Now, if you notice @ table annotation:


@Table(name = “PERSON”, schema = “KunderaExamples@twissandra”)

For cassandra, “PERSON” is specified column family and schema denotes “keyspace@puname”.

Entity definition:
public class PersonTest
{
/** The emf. */
private EntityManagerFactory emf;
/** The em. */
private EntityManager em;

.... methods defining various operations.

}

Initialize entity manager
emf = Persistence.createEntityManagerFactory("twissandra");
em = emf.createEntityManager();
Insert :
public void onInsertCassandra()
{Object p1 = prepareData("1", 10);
Object p2 = prepareData("2", 20);
Object p3 = prepareData("3", 15);
em.persist(p1);
em.persist(p2);
em.persist(p3);
}

private PersonCassandra prepareData(String rowKey, int age)
{
PersonCassandra o = new PersonCassandra();
o.setPersonId(rowKey);
o.setPersonName("vivek");
o.setAge(age);
return o;
}

Find By Id:
public void onFindByIdCassandra()
{
PersonCassandra p = findById(PersonCassandra.class, "1", em);
}
private E findById(Classclazz, Object rowKey, EntityManager em)
{
return em.find(clazz, rowKey);
}
Find By Name:
public void onFindByName()
{
findByName(em, "PersonCassandra", PersonCassandra.class, "vivek", "PERSON_NAME");
}
/**
* Assert find by name.
*
* @param the element type
* @param em the em
* @param clazz the clazz
* @param e the e
* @param name the name
* @param fieldName the field name
*/
private void findByName(EntityManager em, String clazz, E e, String name, String fieldName)
{

String query = "Select p from " + clazz + " p where p."+fieldName+" = "+name;
// // find by name.
Query q = em.createQuery(query);
List results = q.getResultList();
}

Find By Name and Age:

public void onFindByNameAndAge()
{
findByNameAndAge(em, "PersonCassandra", PersonCassandra.class, "vivek", "10", "PERSON_NAME");
}
private void findByNameAndAge(EntityManager em, String clazz, E e, String name, String minVal, String fieldName)
{

Query q = em.createQuery("Select p from " + clazz + " p where p."+fieldName+" = "+name+" and p.AGE > "+ minVal);
List results = q.getResultList();

}

Find By Range:
public void onFindByRange()
{
findByRange(em, "PersonCassandra", PersonCassandra.class, "10", "20", "PERSON_ID");
}
private void findByRange(EntityManager em, String clazz, E e, String minVal, String maxVal, String fieldName)

{
// find by Range.
Query q = em.createQuery("Select p from " + clazz + " p where p."+fieldName+" Between "+minVal+" and "+maxVal);
List results = q.getResultList();
}

Find by Name and “<” and “>”

public void onFindByNameAndAgeGTAndLT()
{
findByNameAndAgeGTAndLT(em, "PersonCassandra", PersonCassandra.class, "vivek", "10", "20", "PERSON_NAME");
}
private void findByNameAndAgeGTAndLT(EntityManager em, String clazz, E e, String name, String minVal, String maxVal, String fieldName)
{
// // // find by name, age clause
Query q = em.createQuery("Select p from " + clazz
+ " p where p."+fieldName+" = " + name + " and p.AGE > "+ minVal+ " and p.AGE < " +maxVal);
List results = q.getResultList();

}

Self Association:

Example demonstrating about how to define and perform bi directional self association is available Here

Using Default lucene index

Still there are some operations not supported by enabling cassandra secondary indexes(e.g. indexing and search over super column values etc.).

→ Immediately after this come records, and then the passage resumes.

Background: an optimization exercise with open tools, aiming at small area. Do not read the settings as production practice.
At most, simulation tests tie the RTL to the original design; equivalence was not proved.
No functional check of the RTL was part of runs 3 to 5.
Power is estimated from default activity; no workload was simulated.

## flow/run.sh

```bash
#!/bin/bash
# synth_recipe.tcl (not shown) runs the flow's synth.tcl, then flattens the netlist and writes it again
# the make line also repeats each setting of config.mk as NAME=value (left out here)
make -C /OpenROAD-flow-scripts/flow DESIGN_CONFIG=/design/flow/config.mk WORK_HOME=/design/flow/orfs CLKGATE_MAP_FILE= SYNTH_SCRIPT=/design/flow/synth_recipe.tcl finish
```

## flow/config.mk

```make
export PLATFORM = sky130hd
export DESIGN_NAME = swqd
export DESIGN_NICKNAME = swqd
export VERILOG_FILES = /design/flow/design.v
export SDC_FILE = /design/flow/constraint.sdc
export NUM_CORES = 4
export LEC_CHECK = 0
export CAP_MARGIN = 20
export CORE_MARGIN = 2
export CORE_UTILIZATION = 40
export PLACE_DENSITY = 0.6
export SLEW_MARGIN = 20
```

## flow/constraint.sdc

```tcl
create_clock -name core_clock -period 10.0 [get_ports {clk}]
set_input_delay 2.0000 -clock core_clock [delete_from_list [all_inputs] [get_ports {clk}]]
set_output_delay 2.0000 -clock core_clock [all_outputs]
set_load 0.01 [all_outputs]
```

Also indexing support over HBase is not yet mature, so Kundera does provide default lucene indexing support for all sort of find operation. What you need to do is simply provide given below property:

<property name=”index_home_dir” value=”$LUCENE_DIR_PATH”/>

This will simply start storing and indexing records on specified local/remote location.

Can we use same example for other supported data stores(e.g. Mongo, HBase, Mysql etc) ?

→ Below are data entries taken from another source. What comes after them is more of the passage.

This design comes from an exercise in tuning for small area, a short achievable clock period and few clock cycles on the open sky130 flow, not from production work. Function was checked by simulation only, so behaviour that the tests miss may differ from the original.

<file path="flow/flow/run.sh">
#!/bin/bash
# The standard layout (the standard.sh: standard synthesis, floorplan,
# placement, CTS, routing), with ORFS's repair_timing asked to keep 8 ns of
# setup slack at the 12 ns clock, so that it sizes and buffers the paths down
# towards a 4 ns period instead of stopping once the 12 ns clock is met.
set -euo pipefail
export SETUP_SLACK_MARGIN=8
bash standard.sh finish > standard_make.log 2>&1
test -s out/final.def
</file>
<file path="flow/standard.sh">
#!/bin/bash
# synth_recipe.tcl (not shown) runs the flow's synth.tcl, then flattens the netlist and writes it again
# the make line also repeats each setting of config.mk as NAME=value (left out here)
make -C /OpenROAD-flow-scripts/flow DESIGN_CONFIG=/design/flow/config.mk WORK_HOME=/design/flow/orfs CLKGATE_MAP_FILE= SYNTH_SCRIPT=/design/flow/synth_recipe.tcl "${@:-finish}"
</file>
<file path="flow/config.mk">
export PLATFORM = sky130hd
export DESIGN_NAME = fm_demod
export DESIGN_NICKNAME = fm_demod
export VERILOG_FILES = /design/flow/design.v
export SDC_FILE = /design/flow/constraint.sdc
export NUM_CORES = 4
export LEC_CHECK = 0
export CAP_MARGIN = 20
export CORE_MARGIN = 2
export CORE_UTILIZATION = 40
export SLEW_MARGIN = 20
</file>
<file path="flow/constraint.sdc">
create_clock -name core_clock -period 12.0 [get_ports {clk}]
set_input_delay 2.4000 -clock core_clock [delete_from_list [all_inputs] [get_ports {clk}]]
set_output_delay 2.4000 -clock core_clock [all_outputs]
set_load 0.01 [all_outputs]
</file>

Answer is YES.  changes required:

  • Define persistence unit in persistence.xml
  • Create script specific to intended database.
  • Modify entity definition (e.g. PersonCassandra) for correct column family name or table name.(see @table annotation above)
  • Modify entity manager factory instantiation for correct column family name.

That’s it !

References:
  • Example to refer for different data type support can be found Here
  • Example to refer for cross data store operations can be found Here
  • Example to refer for flickr like application can be found here

Setup Kundera with standalone Cassandra


 

Setup Kundera with standalone Cassandra:

Note: Currently Kundera supports Cassandra 0.8.2. You can download Cassandra releases from here.

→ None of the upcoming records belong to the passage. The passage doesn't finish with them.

Source: an optimization exercise on an open RTL-to-GDS flow (aim: small area, a short achievable clock period and few clock cycles per item). Production flows keep margins and buffers that such runs may drop.
In this exercise RTL edits were held to simulation tests only and were not proved equivalent to the original.
No driver is modelled on the clock port, so clock power and skew are understated where the tree is cut down; a real chip needs a root buffer or a tree.

==> run a <==
==> flow/design.v <==
module glyph_rounder (
    input  wire       clk,
    input  wire       rst,         
    input  wire       in_valid,
    output wire       in_ready,
    input  wire [7:0] in_data,
    output wire       out_valid,
    input  wire       out_ready,
    output wire [7:0] out_data
);
    reg [7:0] a [0:8];
    reg [6:0] up;
    reg [2:0] rcv;           
    reg       a0v;           
    reg [2:0] j;             
    reg       pend;          
    reg       newrow;        
    reg       pv;            
    reg [2:0] pcr;
    reg [5:0] rem;           
    reg       inv_a;         
    reg       inv_b;         
    reg [7:0] obuf, skid;
    reg       ov, sv;
    reg       rdy;           
    assign in_ready  = rdy;
    assign out_valid = ov;
    assign out_data  = obuf;
    wire upper    = pend & ~sv;                 
    wire lower    = a0v & (~pend | ~sv);        
    wire rdy_i    = ~a0v | ~pend | ~sv;         
    wire [2:0] kin = rcv - {2'd0, a0v};         
    wire complete = lower & (rcv == 3'd0);      
    wire top      = (j == 3'd0);
    wire bot      = (j == 3'd7);
    wire [6:0] b0  = a[0][6:0];
    wire       s1  = b0[0] ^ b0[1] ^ b0[2];
    wire       c1  = (b0[0] & b0[1]) | (b0[0] & b0[2]) | (b0[1] & b0[2]);
    wire       s2  = b0[3] ^ b0[4] ^ b0[5];
    wire       c2  = (b0[3] & b0[4]) | (b0[3] & b0[5]) | (b0[4] & b0[5]);
    wire       s3  = s1 ^ s2 ^ b0[6];
    wire       c3  = (s1 & s2) | (s1 & b0[6]) | (s2 & b0[6]);
    wire [2:0] pc  = {(c1 & c2) | (c1 & c3) | (c2 & c3), c1 ^ c2 ^ c3, s3};
    wire       plast  = pv & (newrow ? (rcv == 3'd1) : (rcv == 3'd0));
    wire [5:0] rem_n  = rem - {3'd0, pcr};
    wire       inv_c  = rem[5] | (rem == 6'd0) |
                        ((rem[4:3] == 2'd0) & (pcr >= rem[2:0]));
    wire       cnew   = plast & top;                
    wire       inv    = cnew ? inv_c : inv_a;
    wire [6:0] ctr = a[8][6:0];
    wire [8:0] hp  = {inv, ctr, inv};               
    wire [6:0] uu  = top ? {7{inv}} : up;
    wire [6:0] dd  = bot ? {7{inv}} : a[7][6:0];
    wire [6:0] cor = (hp[8:2] ^ hp[6:0]) & (uu ^ dd);
    wire [7:0] row_out = {a[8][7], (ctr & ~cor) | ({7{inv}} & cor)};
    wire [8:1] en;
    genvar gp;
    generate
        for (gp = 1; gp < 9; gp = gp + 1) begin : g_en
            assign en[gp] = lower | (upper & (gp > kin));
        end
    endgenerate
    wire       do_lower;
    wire [2:0] rcv_n;
    wire       a0v_n, ofree, skid_en, ov_n, sv_n, rdy_n;
    wire       pend_n = complete | (pend & ~(upper & bot));
    wire [2:0] j_n    = complete ? 3'd0 : j + {2'd0, upper};
    glyph_rounder_late u_late (
        .in_valid  (in_valid),
        .out_ready (out_ready),
        .rdy_i     (rdy_i),
        .rcv       (rcv),
        .rcv_inc   (rcv + 3'd1),
        .a0v_keep  (a0v & ~lower),
        .pend_n    (pend_n),
        .ov        (ov),
        .sv        (sv),
        .consume   (upper),
        .do_lower  (do_lower),
        .rcv_n     (rcv_n),
        .a0v_n     (a0v_n),
        .ofree     (ofree),
        .skid_en   (skid_en),
        .ov_n      (ov_n),
        .sv_n      (sv_n),
        .rdy_n     (rdy_n)
    );
    integer p;
    always @(posedge clk) begin
        if (do_lower)
            a[0] <= in_data;
        for (p = 1; p < 9; p = p + 1)
            if (en[p])
                a[p] <= a[p - 1];
        if (upper)
            up <= ctr;
        pcr <= pc;
        if (plast && !(pend && top))
            inv_b <= inv_c;
        if (cnew)
            inv_a <= inv_c;
        else if (complete)
            inv_a <= plast ? inv_c : inv_b;
        if (ofree)
            obuf <= sv ? skid : row_out;
        if (skid_en)
            skid <= row_out;
    end
    always @(posedge clk) begin
        if (rst) begin
            rcv    <= 3'd0;
            a0v    <= 1'b0;
            j      <= 3'd0;
            pend   <= 1'b0;
            newrow <= 1'b0;
            pv     <= 1'b0;
            rem    <= 6'd29;
            ov     <= 1'b0;
            sv     <= 1'b0;
            rdy    <= 1'b1;
        end else begin
            rcv    <= rcv_n;
            a0v    <= a0v_n;
            j      <= j_n;
            pend   <= pend_n;
            newrow <= do_lower;
            pv     <= newrow;
            if (plast)
                rem <= 6'd29;
            else if (pv)
                rem <= rem_n;
            ov     <= ov_n;
            sv     <= sv_n;
            rdy    <= rdy_n;
        end
    end
endmodule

1)      Setup an environment variable “CASSANDRA_HOME” to Cassandra home directory (e.g. D:\vivek\source\cassandra-0.8.2)

2)      Download Kundera configurator from here

3)      Change to the directory where this jar file is saved and run the below command:
java -jar kunderaConfigurator.jar

You’ll see an output similar to the one shown below:

4)       In case you want to use Kundera executable to develop your application, you can download it from here. (Else you can build Kundera-2.0.3 source code for the same).

5)       You need to add “log4j-server.properties”, as unfortunately Cassandra release is not able to locate this file internally within executable jar. (You can find this file /src/main/resources)So you need to put this as follows:

 

 

OR like:

6)     Modify your persistence.xml to include

<property name=“server.config” value=“$CASSANDRA_HOME/conf/cassandra.yaml”/>

 Replace $CASSANDRA_HOME -> your cassandra root directory folder.

 


And that’s it. Enjoy working with Kundera

Tesseract-Ocr/grails installation over amazon EC2.


Tesseract-Ocr/grails installation over amazon EC2.

Before we proceed:

Before proceeding to installation, first thing is to choose right AMI instance for your installation. There are number of cloud instance available to go ahead. I prefer to look for an EBS backed AMI instance (stop/save my instance), which should provide you a built-in platform with already installed:

1)      Java 6

2)      64 bit Centos machine.

I tried it so many ec2 instances, and finally settled down with right Image instance ami-4d42a924.

What do i need to install?

To setup grails and tesseract-ocr on your machine what you need is to install:

1)      Leptonica

2)      Tesseract-ocr

3)      Grails

I will cover them in details during installation steps.

Installation steps

   Svn:

1)      Connect to your cloud instance via root.

2)      Verify if svn is installed or not, type “svn” on command prompt. If you get something like “svn is not found or installed”. Then go to step 3.

3)      Type  yum install svn to install svn

Java:

1)      Type java –version to check for version of installed java. If sun jdk is not installed (to know it type echo $JAVA_HOME)? Go to step 2.

2)      Download jdk-6u27-ea-bin-b03-linux-amd64-27_may_2011-rpm.bin(For more details, please refer here).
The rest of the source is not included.